27 agosto 2016 Balonmano

Eli Pinedo deja el balonmano a los 35 años

Jugar al balonmano en España es difícil, más si eres una mujer y más si cabe si pretendes vivir de ello profesionalmente. De ahí que el apelativo de Guerreras les venga que ni pintado a ese grupo de mujeres españolas que, pese a las condiciones marginales del balonmano femenino español, han conseguido éxitos que se antojaban inimaginables.

Eli Pinedo anunció su retirada tras los Juegos de Río 2016

Una de esas Guerreras es Eli Pinedo. Nacida en Amurrio hace 35 años, Eli Pinedo se ha convertido en uno de los rostros más conocidos del deporte español y en una de las abanderadas del deporte femenino, pues no en vano hablamos de una mujer que, dentro de lo que es el balonnmano español, ha alcanzado el estatus de leyenda y más ahora que ha decidido retirarse.

La vasca vivió en su propia piel lo que fue el ascenso y posterior caída del balonmano nacional a nivel de clubes. Debutó muy jovencita en el Bera Bera, el club de San Sebastián, para después jugar en el Sagunto y después en el Itxako, equipos que luchaban contra los más potentes de Europa por ganar títulos continentales.
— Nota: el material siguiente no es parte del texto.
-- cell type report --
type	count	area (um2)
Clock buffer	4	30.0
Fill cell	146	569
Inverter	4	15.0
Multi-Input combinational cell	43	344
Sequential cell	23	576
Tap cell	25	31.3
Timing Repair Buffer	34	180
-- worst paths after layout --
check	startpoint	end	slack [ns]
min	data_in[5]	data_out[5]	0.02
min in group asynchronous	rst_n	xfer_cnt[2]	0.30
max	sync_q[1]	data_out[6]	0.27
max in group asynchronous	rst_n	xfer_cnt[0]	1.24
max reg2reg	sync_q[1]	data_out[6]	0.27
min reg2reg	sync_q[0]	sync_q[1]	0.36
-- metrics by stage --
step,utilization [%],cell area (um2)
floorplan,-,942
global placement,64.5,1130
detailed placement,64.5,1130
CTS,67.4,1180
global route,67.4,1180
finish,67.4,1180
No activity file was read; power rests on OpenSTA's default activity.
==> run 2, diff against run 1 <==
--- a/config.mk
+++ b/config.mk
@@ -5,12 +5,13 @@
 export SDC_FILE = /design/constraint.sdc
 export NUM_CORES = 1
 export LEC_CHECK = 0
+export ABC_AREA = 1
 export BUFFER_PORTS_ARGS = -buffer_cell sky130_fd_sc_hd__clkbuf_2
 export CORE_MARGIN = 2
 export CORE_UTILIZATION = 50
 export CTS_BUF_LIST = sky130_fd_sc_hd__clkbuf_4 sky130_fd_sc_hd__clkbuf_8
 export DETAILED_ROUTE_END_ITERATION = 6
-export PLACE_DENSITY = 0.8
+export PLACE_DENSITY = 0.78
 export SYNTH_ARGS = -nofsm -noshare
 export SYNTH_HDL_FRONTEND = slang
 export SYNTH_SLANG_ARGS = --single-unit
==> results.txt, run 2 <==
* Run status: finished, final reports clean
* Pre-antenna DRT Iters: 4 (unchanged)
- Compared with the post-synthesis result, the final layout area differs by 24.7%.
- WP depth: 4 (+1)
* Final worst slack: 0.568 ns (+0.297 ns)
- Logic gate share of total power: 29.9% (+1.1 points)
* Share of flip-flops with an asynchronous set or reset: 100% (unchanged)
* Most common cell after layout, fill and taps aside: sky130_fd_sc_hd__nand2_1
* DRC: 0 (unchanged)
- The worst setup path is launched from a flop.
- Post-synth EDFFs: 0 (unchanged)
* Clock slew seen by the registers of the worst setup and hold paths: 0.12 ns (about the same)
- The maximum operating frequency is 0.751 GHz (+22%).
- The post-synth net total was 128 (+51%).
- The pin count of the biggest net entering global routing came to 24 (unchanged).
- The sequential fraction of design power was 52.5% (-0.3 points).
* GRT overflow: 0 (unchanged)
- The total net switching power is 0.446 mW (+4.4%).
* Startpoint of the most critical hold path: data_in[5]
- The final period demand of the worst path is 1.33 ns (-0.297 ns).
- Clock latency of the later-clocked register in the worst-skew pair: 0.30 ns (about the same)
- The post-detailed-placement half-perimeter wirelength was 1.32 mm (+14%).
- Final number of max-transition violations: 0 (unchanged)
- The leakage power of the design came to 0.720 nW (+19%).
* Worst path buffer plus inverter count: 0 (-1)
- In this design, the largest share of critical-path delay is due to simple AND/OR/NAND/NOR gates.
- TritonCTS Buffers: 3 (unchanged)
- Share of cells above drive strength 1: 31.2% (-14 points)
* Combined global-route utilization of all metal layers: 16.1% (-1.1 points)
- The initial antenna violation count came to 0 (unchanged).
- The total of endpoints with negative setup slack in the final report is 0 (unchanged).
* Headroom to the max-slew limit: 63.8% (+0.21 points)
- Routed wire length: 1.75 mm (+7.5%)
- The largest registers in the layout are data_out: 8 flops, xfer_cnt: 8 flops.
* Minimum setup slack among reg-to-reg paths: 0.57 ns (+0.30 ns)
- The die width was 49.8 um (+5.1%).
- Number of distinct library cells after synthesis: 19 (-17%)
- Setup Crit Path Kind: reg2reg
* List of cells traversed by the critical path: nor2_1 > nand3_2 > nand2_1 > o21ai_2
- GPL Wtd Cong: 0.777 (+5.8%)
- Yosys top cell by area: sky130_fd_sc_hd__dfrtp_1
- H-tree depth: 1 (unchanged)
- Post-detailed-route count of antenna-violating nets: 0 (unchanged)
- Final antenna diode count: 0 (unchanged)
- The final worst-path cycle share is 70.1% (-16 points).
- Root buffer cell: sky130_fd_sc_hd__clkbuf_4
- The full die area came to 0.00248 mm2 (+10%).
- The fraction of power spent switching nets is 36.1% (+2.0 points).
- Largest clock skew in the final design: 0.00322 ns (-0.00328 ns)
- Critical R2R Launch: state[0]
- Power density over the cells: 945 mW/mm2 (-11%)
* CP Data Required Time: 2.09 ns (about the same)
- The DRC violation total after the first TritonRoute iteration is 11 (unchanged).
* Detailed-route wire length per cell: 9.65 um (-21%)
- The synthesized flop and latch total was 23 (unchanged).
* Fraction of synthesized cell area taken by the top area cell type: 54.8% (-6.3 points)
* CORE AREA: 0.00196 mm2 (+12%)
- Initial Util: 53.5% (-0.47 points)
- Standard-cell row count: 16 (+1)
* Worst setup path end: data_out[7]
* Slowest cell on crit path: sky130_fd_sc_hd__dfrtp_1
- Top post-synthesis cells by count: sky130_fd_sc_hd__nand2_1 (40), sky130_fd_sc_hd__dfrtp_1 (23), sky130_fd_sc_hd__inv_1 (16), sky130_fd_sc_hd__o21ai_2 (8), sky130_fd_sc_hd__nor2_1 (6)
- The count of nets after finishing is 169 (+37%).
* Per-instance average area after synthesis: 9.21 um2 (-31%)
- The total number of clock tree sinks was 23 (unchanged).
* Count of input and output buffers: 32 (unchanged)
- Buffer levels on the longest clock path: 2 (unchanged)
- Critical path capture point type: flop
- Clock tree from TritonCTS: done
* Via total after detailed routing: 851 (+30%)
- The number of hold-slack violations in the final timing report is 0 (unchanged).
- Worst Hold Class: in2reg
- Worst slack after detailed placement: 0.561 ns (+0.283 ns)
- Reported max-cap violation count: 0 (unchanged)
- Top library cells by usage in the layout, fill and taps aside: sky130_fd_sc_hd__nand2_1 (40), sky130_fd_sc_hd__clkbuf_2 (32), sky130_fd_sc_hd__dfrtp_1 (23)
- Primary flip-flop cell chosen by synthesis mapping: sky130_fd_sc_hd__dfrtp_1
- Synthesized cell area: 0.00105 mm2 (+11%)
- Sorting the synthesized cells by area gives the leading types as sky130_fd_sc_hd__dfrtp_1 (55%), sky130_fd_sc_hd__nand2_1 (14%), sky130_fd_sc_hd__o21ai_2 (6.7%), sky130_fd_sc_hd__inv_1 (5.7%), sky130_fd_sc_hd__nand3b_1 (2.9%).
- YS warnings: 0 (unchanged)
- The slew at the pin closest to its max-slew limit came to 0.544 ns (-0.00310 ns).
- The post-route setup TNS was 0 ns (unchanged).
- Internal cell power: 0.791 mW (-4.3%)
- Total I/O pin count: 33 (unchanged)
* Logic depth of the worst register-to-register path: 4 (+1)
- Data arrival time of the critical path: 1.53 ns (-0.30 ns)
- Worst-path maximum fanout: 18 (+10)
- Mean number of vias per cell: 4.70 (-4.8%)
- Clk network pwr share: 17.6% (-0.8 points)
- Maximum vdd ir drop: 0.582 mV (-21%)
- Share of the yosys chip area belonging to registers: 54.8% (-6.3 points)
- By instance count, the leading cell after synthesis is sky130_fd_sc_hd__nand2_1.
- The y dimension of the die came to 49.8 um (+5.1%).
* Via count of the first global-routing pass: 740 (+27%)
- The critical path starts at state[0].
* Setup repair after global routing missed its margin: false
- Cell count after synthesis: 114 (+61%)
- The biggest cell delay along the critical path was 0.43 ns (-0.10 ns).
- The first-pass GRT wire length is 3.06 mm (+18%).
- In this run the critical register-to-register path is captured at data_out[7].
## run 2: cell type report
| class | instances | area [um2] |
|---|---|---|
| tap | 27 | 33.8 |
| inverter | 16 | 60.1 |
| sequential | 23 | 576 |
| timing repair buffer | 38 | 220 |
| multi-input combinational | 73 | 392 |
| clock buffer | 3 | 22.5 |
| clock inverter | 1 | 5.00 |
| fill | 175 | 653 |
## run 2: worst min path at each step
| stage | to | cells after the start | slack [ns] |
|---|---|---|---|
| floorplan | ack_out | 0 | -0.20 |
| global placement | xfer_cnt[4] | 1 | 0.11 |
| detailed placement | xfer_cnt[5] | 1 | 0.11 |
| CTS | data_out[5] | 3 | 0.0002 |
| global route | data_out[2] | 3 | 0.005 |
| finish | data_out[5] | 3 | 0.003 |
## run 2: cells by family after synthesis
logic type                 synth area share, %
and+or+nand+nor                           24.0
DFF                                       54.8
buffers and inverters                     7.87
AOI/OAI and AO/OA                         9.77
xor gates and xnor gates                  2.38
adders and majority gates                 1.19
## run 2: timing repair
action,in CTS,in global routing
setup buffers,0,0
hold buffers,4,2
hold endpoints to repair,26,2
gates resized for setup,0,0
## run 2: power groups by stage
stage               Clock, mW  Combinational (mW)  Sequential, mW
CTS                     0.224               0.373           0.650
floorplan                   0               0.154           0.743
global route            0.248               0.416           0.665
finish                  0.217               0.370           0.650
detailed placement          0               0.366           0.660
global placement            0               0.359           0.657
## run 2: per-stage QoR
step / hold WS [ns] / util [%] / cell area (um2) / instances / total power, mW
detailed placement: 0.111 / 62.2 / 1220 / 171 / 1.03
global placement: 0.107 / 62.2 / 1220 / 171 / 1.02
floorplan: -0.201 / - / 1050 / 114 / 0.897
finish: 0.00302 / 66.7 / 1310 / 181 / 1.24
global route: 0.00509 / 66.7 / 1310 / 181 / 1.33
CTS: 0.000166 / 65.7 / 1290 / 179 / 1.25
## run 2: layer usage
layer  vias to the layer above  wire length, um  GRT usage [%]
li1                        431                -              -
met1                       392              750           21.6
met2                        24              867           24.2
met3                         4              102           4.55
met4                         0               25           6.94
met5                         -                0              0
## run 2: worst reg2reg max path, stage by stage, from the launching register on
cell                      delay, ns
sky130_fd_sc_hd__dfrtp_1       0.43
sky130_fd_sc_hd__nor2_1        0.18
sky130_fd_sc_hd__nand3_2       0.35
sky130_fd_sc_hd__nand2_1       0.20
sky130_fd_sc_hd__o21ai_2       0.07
Los dos equipos acabarían ahogados por las deudas, cuando el grifo de dinero de los años de bonanza se cerró.

Para entonces, Eli Pinedo ya estaba probando fortuna en el extranjero, al emigrar a Dinamarca. Otras Guerreras siguieron sus pasos y buscaron fuera de España la posibilidad de poder y jugar y vivir del balonmano, jugadoras que en 2008 habían conseguido el primer gran éxito del balonmano femenino nacional a nivel de selecciones, una plata en el Europeo de 2008.

La internacional española desarrolló la mayor parte de su carrera en el Bera Bera de San Sebastián La aventura danesa de Eli Pinedo duró poco. No se adaptó y decidió volver a casa, de nuevo a Bera Bera, para liderar al equipo de su tierra que era el que pasaba a dominar el balonmano nacional. Desde su puesto de extremo izquierdo, completaba su palmarés en estos últimos años para sumar un total de seis ligas, tres Copas de la Reina y cinco Supercopas de España.

A esto hay que añadir su presencia perenne en la selección, participando en todos los éxitos que ha logrado este equipo. Estuvo en el ya citado Europeo de 2008, en el Mundial de 2011 en el que rascó un bronce, los Juegos Olímpicos de Londres, para ganar otro bronce, y el Europeo de 2014, donde fueron subcampeonas. En total, más de doscientos partidos y más de cuatrocientos goles, intercalando alegrías y penas, que es lo que tiene el deporte.

Un deporte que, según ella mismo dijo, se lo había dado todo. Ahora recibe también el reconocimiento unánime y una cantidad ingente de muestras de cariño, una vez anunciada su retirada. Todo merecido para alguien que simbolizó dentro y fuera de la pista, en el deporte y en la vida, el espíritu de una Guerrera.